North Korea has claimed to have successfully launched a spy satellite into orbit, although independent verification is yet to be established. The United States and its allies have condemned the launch as it violates UN bans on satellite launches by the country, which are believed to serve as covers for missile technology tests. The National Aerospace Technology Administration of North Korea stated that the launch was a legitimate right for the country to improve its self-defence capabilities. The agency said that the spy satellite, named Malligyong-1, would enhance the North’s war preparedness. The launch was overseen by leader Kim Jong Un, who congratulated the scientists involved. North Korea plans to launch several more spy satellites to better monitor South Korea and other areas.
The United States strongly condemned the launch, stating it raises tensions and risks destabilizing the region’s security situation. The US National Security Council spokesperson highlighted that the launch is related to North Korea’s intercontinental ballistic missile program. South Korea’s military expressed readiness to repel any provocations by North Korea through its alliance with the United States. Japanese Prime Minister Fumio Kishida also called the launch a serious threat and lodged a protest with North Korea.
It is believed that North Korean leader Kim Jong Un desires spy satellites to modernize the country’s weapons systems in response to what he perceives as escalating US threats. North Korea previously attempted two satellite launches earlier this year, both of which ended in failure due to technical issues. Speculation suggests that the launch delay occurred as North Korea sought Russian technological assistance. In September, Kim traveled to Russia to meet President Vladimir Putin, leading to speculation of a potential weapons deal between the countries.

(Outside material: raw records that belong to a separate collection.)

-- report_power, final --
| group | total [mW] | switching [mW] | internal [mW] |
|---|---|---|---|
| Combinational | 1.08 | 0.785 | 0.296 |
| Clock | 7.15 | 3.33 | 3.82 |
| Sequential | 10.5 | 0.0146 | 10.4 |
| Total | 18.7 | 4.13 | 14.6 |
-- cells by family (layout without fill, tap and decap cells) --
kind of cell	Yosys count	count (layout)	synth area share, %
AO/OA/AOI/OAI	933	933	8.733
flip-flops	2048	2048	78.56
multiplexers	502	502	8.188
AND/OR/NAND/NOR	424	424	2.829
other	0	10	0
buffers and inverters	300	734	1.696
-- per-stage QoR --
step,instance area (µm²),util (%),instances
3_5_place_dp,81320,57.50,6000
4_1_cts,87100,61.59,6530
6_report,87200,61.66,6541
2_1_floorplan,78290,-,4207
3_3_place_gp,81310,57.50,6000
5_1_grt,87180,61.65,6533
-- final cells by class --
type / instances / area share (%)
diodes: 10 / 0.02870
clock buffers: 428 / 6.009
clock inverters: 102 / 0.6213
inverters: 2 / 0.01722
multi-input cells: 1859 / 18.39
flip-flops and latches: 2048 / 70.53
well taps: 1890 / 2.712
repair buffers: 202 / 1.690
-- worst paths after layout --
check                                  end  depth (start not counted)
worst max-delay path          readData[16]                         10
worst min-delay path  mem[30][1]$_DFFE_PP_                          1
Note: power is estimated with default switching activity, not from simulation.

North Korea’s alleged deal reportedly involves supplying conventional arms to Russia, which seeks assistance from North Korea in enhancing its military programs in return. The White House claimed that North Korea has delivered over 1,000 containers of military equipment and munitions to Russia. South Korea’s defense minister stated that approximately 3,000 containers had been sent. North Korea has expressed a need for spy satellites to monitor South Korean and US activities, potentially as part of efforts to develop more powerful intercontinental ballistic missiles. South Korea’s President has emphasized the need for reinforced countermeasures if North Korea successfully launches a military reconnaissance satellite.